* What the task requires
Nothing but the lines below between the line holding "## what timing repair did" and the line holding "13 | 12.1 |", inclusive, should appear in the answer, each set down exactly.

Saved entries:
Start of Block

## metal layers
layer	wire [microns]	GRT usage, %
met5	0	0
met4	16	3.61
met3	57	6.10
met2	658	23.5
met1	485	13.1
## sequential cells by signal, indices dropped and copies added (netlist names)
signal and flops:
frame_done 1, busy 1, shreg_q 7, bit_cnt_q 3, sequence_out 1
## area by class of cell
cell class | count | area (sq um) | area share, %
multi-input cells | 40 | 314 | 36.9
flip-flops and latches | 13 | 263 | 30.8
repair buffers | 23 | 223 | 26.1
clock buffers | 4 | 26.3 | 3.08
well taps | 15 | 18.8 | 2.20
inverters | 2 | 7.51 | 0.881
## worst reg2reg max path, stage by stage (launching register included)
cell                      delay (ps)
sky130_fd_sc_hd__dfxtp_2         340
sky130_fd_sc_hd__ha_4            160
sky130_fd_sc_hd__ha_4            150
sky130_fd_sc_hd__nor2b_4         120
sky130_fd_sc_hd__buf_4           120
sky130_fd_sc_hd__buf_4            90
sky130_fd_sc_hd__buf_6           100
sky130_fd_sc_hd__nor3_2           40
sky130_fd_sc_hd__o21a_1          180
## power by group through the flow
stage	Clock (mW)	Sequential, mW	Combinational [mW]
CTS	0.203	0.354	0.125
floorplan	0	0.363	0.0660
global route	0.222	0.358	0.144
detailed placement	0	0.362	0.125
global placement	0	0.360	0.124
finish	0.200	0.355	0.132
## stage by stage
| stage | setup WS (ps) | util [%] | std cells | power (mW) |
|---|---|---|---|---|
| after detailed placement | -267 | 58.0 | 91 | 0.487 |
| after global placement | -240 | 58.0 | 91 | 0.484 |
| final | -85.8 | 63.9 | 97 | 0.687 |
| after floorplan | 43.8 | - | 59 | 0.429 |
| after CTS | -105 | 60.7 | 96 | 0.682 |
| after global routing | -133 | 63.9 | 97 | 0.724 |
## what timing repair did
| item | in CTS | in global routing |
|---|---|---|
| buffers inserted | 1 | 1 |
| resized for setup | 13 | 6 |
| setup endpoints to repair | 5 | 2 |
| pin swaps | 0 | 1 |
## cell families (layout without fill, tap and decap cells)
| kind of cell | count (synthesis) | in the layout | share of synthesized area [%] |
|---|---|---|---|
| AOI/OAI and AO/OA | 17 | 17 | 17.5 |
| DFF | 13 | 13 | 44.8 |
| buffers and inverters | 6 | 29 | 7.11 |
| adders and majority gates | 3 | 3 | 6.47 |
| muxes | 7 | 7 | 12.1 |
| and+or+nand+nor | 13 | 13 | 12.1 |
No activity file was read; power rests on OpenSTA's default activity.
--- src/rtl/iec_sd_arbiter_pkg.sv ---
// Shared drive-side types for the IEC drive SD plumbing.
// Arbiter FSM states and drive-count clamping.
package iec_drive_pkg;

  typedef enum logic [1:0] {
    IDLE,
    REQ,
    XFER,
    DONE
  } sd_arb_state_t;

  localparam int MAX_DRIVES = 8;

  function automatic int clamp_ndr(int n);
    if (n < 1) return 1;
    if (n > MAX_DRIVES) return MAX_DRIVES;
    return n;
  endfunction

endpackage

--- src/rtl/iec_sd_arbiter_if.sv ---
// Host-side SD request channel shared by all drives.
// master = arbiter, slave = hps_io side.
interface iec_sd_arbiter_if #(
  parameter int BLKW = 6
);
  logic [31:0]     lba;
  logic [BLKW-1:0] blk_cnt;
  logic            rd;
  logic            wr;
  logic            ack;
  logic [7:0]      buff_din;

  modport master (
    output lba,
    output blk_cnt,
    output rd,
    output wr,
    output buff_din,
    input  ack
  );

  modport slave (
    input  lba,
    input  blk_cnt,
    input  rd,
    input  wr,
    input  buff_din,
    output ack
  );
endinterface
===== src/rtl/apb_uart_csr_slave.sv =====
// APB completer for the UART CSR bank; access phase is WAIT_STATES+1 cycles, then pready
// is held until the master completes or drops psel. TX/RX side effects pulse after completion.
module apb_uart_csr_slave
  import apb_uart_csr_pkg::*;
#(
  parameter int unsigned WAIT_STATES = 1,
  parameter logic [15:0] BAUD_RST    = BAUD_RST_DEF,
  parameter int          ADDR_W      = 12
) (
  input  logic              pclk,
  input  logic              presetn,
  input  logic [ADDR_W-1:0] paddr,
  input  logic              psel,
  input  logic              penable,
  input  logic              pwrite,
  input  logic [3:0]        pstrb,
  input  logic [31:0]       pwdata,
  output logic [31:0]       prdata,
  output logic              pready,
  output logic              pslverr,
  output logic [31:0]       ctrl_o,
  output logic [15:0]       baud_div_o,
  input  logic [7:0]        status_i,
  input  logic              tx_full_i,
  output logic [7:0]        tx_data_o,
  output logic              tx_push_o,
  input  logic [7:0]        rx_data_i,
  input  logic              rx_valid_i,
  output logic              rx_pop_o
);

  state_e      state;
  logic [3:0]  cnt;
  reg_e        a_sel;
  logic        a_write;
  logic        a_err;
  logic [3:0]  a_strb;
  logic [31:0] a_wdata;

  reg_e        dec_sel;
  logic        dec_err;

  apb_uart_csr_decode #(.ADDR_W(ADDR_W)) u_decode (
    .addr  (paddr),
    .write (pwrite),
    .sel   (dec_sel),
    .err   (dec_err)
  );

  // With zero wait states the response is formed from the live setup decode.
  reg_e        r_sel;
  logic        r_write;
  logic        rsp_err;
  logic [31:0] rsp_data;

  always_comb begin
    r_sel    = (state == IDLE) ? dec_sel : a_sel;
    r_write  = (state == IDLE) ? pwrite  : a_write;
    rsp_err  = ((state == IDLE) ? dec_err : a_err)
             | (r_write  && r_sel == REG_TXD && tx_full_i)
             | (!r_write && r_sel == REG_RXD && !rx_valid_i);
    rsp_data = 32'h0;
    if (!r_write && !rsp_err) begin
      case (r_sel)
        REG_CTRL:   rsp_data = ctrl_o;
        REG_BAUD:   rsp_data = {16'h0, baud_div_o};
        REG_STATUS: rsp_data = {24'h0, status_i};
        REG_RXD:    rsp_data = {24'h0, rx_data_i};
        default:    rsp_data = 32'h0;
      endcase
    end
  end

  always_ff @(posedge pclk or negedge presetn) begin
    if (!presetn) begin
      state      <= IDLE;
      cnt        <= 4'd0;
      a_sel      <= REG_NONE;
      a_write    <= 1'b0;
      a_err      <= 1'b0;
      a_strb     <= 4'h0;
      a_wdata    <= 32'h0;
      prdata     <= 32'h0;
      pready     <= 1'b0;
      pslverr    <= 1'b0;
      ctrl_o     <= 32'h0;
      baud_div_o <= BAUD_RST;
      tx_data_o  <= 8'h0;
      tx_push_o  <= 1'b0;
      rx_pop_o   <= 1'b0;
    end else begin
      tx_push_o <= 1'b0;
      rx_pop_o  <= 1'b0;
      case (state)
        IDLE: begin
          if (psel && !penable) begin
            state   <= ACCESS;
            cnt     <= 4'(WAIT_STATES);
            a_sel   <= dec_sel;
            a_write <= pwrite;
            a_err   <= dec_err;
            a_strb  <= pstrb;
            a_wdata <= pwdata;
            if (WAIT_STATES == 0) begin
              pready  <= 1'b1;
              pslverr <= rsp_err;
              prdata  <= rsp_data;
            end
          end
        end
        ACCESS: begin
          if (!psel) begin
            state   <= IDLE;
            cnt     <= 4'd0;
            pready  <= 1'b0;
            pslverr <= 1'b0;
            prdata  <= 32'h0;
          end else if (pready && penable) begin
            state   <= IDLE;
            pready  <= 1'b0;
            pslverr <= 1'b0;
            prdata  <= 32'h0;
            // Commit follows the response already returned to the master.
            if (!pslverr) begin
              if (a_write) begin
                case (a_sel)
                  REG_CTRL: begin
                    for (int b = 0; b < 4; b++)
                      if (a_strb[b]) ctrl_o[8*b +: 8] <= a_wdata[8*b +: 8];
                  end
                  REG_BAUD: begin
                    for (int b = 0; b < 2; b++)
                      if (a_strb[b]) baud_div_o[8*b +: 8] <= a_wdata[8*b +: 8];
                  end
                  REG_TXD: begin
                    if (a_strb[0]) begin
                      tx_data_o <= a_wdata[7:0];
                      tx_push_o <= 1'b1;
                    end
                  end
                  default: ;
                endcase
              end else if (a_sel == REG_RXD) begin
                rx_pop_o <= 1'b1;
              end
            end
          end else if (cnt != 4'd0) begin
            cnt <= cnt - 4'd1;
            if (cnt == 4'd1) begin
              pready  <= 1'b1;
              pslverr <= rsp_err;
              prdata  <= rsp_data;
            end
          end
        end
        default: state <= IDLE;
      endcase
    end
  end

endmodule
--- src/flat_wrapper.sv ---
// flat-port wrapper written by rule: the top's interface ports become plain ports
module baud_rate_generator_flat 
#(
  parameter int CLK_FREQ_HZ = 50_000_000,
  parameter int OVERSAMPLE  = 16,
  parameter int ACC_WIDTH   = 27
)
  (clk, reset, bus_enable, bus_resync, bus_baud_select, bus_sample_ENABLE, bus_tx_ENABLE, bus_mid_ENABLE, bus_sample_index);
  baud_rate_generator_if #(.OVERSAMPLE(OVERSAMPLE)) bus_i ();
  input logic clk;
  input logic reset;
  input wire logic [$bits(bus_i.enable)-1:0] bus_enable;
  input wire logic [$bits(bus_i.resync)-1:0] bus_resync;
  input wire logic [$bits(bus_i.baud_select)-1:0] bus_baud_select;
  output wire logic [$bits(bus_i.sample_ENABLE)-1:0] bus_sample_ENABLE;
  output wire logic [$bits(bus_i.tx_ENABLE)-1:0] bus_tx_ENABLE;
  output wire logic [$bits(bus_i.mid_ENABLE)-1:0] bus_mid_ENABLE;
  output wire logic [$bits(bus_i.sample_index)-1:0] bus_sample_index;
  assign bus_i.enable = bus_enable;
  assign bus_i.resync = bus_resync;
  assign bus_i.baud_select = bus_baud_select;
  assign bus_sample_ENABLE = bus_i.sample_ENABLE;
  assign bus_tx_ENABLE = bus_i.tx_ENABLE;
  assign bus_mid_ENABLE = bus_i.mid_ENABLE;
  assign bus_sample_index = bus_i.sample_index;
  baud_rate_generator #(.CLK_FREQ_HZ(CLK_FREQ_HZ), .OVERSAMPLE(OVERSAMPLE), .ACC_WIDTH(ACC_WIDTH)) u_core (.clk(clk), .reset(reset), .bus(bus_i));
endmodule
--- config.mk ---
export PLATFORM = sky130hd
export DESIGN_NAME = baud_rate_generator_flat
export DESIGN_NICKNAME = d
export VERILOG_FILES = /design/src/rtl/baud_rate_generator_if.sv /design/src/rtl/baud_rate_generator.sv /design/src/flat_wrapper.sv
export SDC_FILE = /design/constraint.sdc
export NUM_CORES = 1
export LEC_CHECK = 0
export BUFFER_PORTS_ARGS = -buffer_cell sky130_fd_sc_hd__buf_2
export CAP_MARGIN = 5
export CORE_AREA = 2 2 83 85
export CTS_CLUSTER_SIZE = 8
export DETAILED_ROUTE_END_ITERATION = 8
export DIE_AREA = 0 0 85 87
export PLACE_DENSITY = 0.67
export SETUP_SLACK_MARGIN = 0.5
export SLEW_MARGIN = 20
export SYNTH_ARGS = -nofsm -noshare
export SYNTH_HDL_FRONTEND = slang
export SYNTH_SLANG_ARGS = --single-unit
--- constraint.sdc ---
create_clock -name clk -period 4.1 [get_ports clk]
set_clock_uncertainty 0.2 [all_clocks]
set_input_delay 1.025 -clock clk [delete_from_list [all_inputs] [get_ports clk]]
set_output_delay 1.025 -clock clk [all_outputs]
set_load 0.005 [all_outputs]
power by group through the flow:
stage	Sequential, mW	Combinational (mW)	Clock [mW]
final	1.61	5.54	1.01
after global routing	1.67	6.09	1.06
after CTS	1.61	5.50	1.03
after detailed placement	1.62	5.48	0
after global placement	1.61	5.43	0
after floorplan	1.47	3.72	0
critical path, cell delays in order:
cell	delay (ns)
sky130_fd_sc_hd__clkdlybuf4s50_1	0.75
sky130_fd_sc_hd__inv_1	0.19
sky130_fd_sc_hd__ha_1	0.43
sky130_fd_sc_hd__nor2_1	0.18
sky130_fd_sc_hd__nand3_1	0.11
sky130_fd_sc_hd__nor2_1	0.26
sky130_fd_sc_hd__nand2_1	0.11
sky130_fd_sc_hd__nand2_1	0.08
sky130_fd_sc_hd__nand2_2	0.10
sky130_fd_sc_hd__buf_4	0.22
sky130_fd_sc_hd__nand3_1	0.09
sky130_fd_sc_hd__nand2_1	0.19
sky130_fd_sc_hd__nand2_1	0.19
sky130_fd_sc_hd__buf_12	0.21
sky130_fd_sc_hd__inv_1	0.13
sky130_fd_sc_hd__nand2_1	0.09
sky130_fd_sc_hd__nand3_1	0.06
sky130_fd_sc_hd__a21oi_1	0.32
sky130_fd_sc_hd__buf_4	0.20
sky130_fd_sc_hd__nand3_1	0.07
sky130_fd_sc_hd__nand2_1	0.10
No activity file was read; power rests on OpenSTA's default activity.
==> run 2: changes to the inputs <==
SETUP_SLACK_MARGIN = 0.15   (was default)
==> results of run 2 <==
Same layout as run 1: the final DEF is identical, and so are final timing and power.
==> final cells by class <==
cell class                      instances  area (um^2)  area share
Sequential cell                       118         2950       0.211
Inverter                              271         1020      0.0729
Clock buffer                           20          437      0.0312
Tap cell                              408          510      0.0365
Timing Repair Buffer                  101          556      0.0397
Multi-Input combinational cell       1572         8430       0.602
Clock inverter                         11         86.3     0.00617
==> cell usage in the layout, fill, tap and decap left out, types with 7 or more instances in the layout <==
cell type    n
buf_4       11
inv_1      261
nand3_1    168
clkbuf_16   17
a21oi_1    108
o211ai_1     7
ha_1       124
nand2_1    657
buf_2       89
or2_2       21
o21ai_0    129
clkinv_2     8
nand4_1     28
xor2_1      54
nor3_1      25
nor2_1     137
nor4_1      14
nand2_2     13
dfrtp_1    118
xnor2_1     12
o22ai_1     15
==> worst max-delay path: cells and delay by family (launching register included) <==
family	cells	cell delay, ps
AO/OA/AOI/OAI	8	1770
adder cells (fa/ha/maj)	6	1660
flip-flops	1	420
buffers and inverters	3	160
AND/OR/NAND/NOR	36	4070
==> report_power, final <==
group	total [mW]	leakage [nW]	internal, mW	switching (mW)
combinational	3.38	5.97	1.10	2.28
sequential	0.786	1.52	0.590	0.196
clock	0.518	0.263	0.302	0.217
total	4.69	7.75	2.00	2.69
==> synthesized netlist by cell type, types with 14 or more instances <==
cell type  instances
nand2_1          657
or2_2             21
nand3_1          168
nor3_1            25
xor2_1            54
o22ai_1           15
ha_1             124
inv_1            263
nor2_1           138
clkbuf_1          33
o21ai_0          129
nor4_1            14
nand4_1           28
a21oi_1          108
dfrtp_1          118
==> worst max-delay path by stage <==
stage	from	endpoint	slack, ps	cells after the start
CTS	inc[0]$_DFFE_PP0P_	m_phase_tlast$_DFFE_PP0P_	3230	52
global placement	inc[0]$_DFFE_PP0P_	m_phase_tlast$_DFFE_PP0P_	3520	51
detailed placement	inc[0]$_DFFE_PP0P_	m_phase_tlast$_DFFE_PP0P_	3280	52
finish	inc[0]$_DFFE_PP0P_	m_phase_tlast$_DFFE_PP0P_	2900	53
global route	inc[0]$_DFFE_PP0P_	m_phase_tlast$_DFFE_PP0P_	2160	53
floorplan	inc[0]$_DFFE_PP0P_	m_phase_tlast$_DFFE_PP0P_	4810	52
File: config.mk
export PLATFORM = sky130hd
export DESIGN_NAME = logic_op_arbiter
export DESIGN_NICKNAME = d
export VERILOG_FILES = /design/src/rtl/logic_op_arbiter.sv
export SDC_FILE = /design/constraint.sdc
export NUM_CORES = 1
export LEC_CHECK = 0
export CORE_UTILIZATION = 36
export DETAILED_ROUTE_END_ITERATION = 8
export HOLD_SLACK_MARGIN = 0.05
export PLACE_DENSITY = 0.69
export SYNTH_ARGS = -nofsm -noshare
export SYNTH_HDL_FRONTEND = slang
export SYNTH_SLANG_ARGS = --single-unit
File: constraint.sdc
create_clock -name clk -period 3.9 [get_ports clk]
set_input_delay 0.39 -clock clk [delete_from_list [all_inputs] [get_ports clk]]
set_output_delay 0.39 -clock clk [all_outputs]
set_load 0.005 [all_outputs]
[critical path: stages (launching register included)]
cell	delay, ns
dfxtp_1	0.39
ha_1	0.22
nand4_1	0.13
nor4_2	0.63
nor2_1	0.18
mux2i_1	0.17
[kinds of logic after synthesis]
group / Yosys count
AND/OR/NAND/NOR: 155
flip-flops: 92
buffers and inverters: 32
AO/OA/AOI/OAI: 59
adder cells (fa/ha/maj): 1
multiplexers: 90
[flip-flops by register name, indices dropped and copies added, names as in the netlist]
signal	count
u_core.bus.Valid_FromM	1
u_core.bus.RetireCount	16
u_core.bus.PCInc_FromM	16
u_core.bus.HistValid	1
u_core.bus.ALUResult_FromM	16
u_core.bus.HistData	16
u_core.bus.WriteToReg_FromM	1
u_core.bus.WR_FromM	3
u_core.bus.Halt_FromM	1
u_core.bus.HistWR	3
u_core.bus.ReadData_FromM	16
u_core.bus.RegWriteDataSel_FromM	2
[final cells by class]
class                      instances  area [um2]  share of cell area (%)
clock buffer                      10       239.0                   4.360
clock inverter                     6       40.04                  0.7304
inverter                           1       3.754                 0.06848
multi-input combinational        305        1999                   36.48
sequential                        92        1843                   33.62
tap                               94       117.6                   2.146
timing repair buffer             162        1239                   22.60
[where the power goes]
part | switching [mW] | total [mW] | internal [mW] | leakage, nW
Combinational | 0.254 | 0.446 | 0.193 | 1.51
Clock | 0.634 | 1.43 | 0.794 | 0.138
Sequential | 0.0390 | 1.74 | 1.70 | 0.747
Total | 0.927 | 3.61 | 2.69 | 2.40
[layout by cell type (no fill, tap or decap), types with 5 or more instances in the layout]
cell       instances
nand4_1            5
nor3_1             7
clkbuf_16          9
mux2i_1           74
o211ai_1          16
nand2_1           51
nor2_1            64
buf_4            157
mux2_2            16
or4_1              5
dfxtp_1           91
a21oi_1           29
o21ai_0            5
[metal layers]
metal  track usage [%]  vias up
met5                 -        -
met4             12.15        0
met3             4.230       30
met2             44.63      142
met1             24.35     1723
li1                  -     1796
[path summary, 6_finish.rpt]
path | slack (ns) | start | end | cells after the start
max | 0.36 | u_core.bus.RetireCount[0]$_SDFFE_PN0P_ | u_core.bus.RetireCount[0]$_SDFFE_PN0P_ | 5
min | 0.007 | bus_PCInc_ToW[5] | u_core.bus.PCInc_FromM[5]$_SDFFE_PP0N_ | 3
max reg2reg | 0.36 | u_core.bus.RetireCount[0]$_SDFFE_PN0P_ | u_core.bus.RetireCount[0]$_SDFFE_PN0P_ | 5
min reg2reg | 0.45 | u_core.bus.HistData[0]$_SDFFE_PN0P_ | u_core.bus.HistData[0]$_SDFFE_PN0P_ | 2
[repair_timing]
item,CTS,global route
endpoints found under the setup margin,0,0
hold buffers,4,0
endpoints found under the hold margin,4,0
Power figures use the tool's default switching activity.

End of Block

* Answer for the task
## what timing repair did
| item | in CTS | in global routing |
|---|---|---|
| buffers inserted | 1 | 1 |
| resized for setup | 13 | 6 |
| setup endpoints to repair | 5 | 2 |
| pin swaps | 0 | 1 |
## cell families (layout without fill, tap and decap cells)
| kind of cell | count (synthesis) | in the layout | share of synthesized area [%] |
|---|---|---|---|
| AOI/OAI and AO/OA | 17 | 17 | 17.5 |
| DFF | 13 | 13 | 44.8 |
| buffers and inverters | 6 | 29 | 7.11 |
| adders and majority gates | 3 | 3 | 6.47 |
| muxes | 7 | 7 | 12.1 |
| and+or+nand+nor | 13 | 13 | 12.1 |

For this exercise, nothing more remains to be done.